== Work task ==
Search the data below for "kept"; list each line that holds it.
/---
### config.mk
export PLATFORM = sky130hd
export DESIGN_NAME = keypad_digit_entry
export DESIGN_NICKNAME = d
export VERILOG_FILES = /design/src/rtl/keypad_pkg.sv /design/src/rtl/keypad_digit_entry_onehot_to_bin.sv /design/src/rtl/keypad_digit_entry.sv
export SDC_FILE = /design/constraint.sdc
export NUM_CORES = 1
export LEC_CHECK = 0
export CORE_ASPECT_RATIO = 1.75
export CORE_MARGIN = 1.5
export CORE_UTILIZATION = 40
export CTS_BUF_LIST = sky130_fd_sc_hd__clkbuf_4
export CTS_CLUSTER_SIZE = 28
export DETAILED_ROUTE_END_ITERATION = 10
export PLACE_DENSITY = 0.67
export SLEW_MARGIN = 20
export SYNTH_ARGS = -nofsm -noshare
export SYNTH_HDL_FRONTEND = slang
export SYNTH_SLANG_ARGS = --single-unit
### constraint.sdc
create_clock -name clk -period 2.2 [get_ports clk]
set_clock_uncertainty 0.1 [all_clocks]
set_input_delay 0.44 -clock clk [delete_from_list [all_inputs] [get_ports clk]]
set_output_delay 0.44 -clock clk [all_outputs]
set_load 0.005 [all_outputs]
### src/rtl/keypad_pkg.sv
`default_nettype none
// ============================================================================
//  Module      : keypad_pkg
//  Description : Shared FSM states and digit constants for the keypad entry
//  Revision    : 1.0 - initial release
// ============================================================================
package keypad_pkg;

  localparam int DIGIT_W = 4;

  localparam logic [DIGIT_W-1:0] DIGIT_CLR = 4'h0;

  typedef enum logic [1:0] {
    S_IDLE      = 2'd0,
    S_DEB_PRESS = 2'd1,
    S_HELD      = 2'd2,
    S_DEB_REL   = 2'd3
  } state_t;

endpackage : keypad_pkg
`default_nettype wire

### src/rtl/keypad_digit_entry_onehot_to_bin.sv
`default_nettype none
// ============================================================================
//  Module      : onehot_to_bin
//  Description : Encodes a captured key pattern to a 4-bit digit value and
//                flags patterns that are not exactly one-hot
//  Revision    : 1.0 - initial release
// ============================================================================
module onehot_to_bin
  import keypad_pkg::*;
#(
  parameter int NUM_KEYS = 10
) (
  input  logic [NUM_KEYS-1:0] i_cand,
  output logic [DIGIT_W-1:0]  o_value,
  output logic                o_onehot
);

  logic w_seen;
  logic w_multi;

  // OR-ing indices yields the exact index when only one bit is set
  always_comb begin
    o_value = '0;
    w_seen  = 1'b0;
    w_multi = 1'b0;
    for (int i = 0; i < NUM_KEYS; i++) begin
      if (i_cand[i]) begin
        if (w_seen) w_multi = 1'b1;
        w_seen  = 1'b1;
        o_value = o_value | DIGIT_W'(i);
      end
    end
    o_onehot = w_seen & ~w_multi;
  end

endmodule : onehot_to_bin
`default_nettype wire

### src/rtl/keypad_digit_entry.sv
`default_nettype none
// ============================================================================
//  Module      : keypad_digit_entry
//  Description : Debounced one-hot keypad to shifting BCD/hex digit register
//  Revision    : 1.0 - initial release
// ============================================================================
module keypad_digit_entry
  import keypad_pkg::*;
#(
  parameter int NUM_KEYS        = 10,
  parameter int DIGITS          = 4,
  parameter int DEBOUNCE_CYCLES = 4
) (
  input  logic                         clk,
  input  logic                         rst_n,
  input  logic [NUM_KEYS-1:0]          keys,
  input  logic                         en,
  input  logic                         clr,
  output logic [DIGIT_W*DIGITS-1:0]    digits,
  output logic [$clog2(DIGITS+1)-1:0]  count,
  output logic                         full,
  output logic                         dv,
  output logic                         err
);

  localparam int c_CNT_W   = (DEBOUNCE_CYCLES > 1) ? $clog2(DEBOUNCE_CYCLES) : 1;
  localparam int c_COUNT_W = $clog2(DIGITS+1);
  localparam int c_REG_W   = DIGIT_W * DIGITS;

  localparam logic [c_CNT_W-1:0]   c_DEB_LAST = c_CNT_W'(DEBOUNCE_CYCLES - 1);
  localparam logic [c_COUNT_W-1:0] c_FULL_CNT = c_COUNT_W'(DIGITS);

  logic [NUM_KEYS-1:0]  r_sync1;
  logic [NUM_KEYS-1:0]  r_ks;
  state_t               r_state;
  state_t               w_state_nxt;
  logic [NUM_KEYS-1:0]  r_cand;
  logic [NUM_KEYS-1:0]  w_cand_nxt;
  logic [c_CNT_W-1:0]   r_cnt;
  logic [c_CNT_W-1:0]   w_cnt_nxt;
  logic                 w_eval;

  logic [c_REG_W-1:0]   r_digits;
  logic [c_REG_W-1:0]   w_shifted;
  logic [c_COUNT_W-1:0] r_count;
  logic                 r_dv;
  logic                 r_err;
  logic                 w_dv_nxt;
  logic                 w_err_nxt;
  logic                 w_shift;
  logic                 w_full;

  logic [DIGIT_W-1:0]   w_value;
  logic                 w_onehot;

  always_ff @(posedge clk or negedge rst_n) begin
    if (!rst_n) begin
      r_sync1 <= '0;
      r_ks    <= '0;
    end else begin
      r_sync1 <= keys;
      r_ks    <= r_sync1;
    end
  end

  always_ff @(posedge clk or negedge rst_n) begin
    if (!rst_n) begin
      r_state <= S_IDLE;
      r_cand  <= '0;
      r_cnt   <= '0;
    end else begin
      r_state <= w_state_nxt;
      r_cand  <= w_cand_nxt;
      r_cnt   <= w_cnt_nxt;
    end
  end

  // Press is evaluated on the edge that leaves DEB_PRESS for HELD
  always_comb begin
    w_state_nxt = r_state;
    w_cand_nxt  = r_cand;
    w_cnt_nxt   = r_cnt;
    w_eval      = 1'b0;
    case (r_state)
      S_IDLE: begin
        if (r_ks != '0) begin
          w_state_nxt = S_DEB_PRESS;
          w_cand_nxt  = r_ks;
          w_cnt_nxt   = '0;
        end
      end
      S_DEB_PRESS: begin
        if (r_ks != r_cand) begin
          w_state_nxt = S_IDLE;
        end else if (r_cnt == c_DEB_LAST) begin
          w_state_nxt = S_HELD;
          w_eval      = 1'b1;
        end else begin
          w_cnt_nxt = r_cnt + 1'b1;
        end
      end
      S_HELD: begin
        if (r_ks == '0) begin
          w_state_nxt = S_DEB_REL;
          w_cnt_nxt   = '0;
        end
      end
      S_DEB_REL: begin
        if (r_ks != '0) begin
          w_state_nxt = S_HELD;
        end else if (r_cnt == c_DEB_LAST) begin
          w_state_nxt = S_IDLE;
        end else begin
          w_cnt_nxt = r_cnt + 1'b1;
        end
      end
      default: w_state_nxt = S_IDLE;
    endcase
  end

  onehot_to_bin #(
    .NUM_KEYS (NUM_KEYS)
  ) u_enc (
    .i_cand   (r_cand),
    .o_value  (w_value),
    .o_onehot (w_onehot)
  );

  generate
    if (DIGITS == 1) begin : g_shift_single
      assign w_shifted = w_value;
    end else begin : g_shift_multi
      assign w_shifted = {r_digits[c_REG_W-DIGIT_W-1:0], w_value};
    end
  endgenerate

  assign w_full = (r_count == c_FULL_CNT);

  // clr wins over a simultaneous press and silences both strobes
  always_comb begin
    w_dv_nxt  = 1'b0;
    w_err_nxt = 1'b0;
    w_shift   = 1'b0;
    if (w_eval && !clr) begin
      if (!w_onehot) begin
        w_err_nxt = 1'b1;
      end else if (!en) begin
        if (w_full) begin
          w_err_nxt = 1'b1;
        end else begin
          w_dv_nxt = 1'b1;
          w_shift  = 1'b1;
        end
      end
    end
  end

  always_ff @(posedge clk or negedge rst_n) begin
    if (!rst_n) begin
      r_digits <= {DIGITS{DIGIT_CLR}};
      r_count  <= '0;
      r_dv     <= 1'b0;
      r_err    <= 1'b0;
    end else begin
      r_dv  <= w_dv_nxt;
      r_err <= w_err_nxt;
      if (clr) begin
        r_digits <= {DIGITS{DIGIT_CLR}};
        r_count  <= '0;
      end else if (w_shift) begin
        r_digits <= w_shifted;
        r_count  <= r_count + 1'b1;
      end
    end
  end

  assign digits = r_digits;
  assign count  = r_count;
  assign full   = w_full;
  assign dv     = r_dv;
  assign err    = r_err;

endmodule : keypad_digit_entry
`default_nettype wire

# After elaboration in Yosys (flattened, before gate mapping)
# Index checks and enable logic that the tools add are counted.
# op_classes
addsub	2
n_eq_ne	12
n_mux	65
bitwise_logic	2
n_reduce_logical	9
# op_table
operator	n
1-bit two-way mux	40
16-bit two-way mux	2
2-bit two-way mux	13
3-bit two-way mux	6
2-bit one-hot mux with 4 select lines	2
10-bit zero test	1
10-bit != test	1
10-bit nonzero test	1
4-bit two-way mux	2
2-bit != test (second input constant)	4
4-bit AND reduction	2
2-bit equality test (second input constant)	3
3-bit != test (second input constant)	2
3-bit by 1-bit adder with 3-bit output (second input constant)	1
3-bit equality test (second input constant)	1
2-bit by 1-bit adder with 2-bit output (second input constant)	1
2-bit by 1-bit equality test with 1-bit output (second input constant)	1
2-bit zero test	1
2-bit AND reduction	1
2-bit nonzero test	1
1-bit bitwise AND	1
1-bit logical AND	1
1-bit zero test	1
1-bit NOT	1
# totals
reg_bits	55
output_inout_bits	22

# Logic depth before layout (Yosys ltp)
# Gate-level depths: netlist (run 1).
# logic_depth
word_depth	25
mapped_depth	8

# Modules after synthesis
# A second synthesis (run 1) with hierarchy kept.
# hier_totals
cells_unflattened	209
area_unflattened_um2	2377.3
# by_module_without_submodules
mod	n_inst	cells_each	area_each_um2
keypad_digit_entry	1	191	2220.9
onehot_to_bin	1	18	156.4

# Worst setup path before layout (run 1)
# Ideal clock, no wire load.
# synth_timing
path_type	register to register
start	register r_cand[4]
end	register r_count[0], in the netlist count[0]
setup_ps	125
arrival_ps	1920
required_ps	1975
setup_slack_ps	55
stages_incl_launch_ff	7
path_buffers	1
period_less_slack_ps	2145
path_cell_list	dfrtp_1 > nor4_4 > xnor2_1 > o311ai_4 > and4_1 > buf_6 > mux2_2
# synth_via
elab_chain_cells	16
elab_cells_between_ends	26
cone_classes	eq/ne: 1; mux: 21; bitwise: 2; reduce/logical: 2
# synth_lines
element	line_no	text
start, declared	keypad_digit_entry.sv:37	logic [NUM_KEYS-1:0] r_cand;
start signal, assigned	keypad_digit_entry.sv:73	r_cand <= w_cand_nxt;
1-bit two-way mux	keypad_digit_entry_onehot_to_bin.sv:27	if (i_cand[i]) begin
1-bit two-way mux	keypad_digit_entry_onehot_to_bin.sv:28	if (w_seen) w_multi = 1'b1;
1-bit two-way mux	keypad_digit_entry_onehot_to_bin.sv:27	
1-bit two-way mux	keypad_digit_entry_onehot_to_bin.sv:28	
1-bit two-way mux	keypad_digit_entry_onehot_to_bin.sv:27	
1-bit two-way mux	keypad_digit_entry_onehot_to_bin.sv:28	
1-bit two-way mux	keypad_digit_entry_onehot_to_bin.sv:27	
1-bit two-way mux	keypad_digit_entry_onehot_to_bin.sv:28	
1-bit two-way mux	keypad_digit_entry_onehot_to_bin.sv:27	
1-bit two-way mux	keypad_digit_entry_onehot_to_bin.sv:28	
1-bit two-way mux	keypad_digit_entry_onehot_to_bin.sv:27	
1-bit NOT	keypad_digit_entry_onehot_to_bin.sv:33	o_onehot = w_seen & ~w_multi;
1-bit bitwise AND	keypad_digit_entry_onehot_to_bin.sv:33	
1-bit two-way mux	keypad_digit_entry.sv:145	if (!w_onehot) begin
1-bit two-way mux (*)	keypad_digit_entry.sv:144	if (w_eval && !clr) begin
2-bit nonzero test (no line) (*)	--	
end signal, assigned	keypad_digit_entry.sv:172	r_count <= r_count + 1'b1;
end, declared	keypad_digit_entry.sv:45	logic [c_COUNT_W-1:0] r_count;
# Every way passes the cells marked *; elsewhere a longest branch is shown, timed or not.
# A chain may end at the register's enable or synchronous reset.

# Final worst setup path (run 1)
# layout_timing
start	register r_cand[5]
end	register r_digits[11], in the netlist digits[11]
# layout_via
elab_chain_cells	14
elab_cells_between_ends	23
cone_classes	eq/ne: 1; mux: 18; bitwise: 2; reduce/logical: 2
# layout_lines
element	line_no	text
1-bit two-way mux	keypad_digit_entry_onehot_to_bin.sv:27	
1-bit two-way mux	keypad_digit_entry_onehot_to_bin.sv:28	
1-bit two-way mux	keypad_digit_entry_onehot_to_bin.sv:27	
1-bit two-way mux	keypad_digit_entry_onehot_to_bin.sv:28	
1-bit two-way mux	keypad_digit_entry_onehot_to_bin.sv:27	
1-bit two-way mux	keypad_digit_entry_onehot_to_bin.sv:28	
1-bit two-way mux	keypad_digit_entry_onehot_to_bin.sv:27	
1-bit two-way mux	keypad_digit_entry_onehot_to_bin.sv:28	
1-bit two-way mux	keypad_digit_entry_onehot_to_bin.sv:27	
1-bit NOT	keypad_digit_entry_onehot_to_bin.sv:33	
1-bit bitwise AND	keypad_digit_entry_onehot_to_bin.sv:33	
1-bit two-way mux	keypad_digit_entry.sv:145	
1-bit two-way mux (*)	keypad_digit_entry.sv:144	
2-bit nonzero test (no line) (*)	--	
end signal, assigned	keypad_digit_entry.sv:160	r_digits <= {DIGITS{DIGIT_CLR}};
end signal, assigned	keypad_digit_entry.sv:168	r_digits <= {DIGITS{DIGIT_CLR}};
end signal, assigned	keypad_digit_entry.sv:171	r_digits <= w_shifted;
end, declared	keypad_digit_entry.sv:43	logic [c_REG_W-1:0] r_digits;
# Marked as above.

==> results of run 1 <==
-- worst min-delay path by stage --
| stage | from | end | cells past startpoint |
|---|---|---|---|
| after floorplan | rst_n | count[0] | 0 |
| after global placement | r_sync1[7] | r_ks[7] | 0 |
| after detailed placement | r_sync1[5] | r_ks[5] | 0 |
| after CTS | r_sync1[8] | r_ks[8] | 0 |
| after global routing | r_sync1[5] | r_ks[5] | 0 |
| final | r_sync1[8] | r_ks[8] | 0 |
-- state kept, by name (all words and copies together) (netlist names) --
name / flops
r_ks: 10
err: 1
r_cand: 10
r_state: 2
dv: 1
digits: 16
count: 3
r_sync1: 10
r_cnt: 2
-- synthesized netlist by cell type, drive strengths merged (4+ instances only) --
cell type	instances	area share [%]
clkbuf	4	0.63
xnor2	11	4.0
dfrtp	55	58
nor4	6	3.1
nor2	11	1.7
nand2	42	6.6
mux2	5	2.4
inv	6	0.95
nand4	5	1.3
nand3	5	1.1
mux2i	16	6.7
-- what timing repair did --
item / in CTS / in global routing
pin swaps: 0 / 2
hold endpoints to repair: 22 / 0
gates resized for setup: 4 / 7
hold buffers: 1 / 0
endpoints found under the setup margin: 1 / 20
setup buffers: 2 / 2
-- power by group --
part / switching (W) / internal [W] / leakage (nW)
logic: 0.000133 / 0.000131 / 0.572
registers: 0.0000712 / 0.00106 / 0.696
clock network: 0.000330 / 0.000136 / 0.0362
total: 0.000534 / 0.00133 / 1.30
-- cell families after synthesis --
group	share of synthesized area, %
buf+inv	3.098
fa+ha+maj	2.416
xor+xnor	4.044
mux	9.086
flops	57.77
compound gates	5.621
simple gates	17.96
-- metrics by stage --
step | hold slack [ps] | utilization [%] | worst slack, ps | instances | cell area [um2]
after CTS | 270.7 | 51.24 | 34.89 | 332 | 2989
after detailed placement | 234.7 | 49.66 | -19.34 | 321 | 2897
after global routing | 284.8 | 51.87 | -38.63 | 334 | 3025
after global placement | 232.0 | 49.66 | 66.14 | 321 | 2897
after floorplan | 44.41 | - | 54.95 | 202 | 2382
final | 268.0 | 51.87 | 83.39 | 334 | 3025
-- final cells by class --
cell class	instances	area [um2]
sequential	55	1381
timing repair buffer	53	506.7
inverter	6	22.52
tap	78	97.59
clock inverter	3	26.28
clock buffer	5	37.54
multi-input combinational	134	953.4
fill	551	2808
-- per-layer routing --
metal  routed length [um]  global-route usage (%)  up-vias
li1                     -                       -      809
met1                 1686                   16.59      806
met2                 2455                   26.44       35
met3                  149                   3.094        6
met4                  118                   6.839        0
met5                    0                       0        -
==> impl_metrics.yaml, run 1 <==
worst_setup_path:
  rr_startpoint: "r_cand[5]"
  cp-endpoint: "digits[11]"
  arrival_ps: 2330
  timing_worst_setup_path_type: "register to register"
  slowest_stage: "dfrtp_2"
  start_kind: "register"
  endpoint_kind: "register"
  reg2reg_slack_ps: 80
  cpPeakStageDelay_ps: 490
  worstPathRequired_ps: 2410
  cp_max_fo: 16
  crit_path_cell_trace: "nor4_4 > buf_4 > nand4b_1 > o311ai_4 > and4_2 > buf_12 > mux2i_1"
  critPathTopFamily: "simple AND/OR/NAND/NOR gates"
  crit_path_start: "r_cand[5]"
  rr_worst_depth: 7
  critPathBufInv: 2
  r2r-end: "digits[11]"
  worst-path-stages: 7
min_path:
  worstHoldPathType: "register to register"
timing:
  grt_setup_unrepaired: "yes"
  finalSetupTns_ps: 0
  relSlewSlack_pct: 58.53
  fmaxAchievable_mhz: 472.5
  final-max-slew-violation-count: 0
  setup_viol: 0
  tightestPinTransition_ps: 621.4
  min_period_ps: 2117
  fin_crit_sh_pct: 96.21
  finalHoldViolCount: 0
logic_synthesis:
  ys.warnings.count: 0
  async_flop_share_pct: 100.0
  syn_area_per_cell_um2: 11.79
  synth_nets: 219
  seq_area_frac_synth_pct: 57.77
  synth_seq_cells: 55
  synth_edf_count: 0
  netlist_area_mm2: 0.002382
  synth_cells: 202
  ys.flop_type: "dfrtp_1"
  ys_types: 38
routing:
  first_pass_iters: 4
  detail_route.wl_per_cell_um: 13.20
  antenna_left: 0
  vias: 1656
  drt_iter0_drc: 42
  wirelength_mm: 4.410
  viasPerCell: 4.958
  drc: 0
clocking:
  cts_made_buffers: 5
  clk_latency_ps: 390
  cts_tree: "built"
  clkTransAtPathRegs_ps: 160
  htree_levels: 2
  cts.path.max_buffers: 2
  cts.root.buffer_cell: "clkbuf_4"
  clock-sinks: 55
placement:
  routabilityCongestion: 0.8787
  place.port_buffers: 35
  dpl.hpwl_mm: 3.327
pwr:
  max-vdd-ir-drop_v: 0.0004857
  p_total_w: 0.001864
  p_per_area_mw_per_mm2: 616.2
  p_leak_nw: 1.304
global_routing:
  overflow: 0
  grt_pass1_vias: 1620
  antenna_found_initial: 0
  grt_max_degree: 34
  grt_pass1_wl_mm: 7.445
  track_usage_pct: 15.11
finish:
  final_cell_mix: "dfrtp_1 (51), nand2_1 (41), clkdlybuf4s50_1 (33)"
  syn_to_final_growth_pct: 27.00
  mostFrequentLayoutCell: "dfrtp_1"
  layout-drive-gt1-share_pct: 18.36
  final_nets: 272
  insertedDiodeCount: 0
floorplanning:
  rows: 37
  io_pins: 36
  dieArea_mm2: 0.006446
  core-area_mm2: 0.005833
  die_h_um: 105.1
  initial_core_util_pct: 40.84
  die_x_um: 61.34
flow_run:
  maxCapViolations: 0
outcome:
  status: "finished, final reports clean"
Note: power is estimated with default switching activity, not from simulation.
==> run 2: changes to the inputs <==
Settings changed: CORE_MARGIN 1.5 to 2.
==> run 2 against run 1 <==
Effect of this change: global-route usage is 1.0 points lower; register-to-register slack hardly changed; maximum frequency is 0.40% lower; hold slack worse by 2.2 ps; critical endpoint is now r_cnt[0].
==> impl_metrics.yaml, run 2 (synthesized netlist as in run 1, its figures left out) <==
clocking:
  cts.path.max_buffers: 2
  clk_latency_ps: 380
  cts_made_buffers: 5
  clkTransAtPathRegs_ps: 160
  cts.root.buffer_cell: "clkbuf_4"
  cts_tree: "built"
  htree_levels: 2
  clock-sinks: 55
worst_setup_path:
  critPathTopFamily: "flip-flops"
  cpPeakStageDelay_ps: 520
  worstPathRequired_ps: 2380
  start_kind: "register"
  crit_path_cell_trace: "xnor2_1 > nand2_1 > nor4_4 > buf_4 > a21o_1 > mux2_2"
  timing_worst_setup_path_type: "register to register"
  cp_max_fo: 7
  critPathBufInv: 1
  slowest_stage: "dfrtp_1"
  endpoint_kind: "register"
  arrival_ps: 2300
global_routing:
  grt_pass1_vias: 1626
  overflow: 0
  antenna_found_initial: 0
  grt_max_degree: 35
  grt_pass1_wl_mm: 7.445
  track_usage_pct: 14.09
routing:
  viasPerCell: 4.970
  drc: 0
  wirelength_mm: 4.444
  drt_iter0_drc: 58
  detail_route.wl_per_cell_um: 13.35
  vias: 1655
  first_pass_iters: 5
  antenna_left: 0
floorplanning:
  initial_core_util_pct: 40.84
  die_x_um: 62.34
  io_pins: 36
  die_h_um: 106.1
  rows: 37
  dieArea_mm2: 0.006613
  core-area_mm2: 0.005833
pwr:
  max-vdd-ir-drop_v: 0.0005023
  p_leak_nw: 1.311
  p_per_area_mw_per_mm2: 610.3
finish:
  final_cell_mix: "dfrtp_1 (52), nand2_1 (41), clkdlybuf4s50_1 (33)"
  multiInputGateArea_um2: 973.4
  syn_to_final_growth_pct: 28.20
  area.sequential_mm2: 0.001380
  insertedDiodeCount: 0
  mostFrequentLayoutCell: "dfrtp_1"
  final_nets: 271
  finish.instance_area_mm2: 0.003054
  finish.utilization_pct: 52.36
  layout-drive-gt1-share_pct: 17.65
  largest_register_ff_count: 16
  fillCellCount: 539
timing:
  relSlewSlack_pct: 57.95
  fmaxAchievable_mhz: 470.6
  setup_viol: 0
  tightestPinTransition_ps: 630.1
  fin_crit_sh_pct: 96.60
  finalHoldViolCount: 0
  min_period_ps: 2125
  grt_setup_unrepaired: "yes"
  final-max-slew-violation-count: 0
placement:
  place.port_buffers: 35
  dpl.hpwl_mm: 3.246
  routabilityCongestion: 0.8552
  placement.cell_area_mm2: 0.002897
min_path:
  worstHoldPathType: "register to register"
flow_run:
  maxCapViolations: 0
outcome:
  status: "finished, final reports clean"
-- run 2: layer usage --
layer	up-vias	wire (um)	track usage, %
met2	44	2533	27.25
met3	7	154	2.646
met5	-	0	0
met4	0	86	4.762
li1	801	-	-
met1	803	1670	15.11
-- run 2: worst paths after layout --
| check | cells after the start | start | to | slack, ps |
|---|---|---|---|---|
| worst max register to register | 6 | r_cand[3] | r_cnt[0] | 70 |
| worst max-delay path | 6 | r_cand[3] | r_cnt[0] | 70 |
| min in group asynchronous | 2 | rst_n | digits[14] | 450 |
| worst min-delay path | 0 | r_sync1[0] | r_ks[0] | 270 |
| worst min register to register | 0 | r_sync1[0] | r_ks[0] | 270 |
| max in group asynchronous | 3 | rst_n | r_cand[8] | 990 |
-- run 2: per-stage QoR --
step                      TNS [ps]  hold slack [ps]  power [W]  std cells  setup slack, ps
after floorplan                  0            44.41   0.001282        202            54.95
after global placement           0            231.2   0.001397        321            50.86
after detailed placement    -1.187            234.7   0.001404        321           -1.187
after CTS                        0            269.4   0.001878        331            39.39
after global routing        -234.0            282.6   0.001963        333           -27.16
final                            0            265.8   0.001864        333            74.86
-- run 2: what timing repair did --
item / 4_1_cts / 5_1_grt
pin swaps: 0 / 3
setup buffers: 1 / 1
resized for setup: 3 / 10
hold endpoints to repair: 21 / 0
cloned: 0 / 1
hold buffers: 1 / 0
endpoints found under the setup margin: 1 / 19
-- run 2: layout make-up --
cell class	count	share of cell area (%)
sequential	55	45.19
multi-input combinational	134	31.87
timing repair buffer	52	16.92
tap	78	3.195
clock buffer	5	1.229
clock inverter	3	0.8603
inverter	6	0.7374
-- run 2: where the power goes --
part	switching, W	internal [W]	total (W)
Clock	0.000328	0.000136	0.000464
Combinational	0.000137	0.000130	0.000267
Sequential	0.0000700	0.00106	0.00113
\---
== Output ==
# A second synthesis (run 1) with hierarchy kept.
-- state kept, by name (all words and copies together) (netlist names) --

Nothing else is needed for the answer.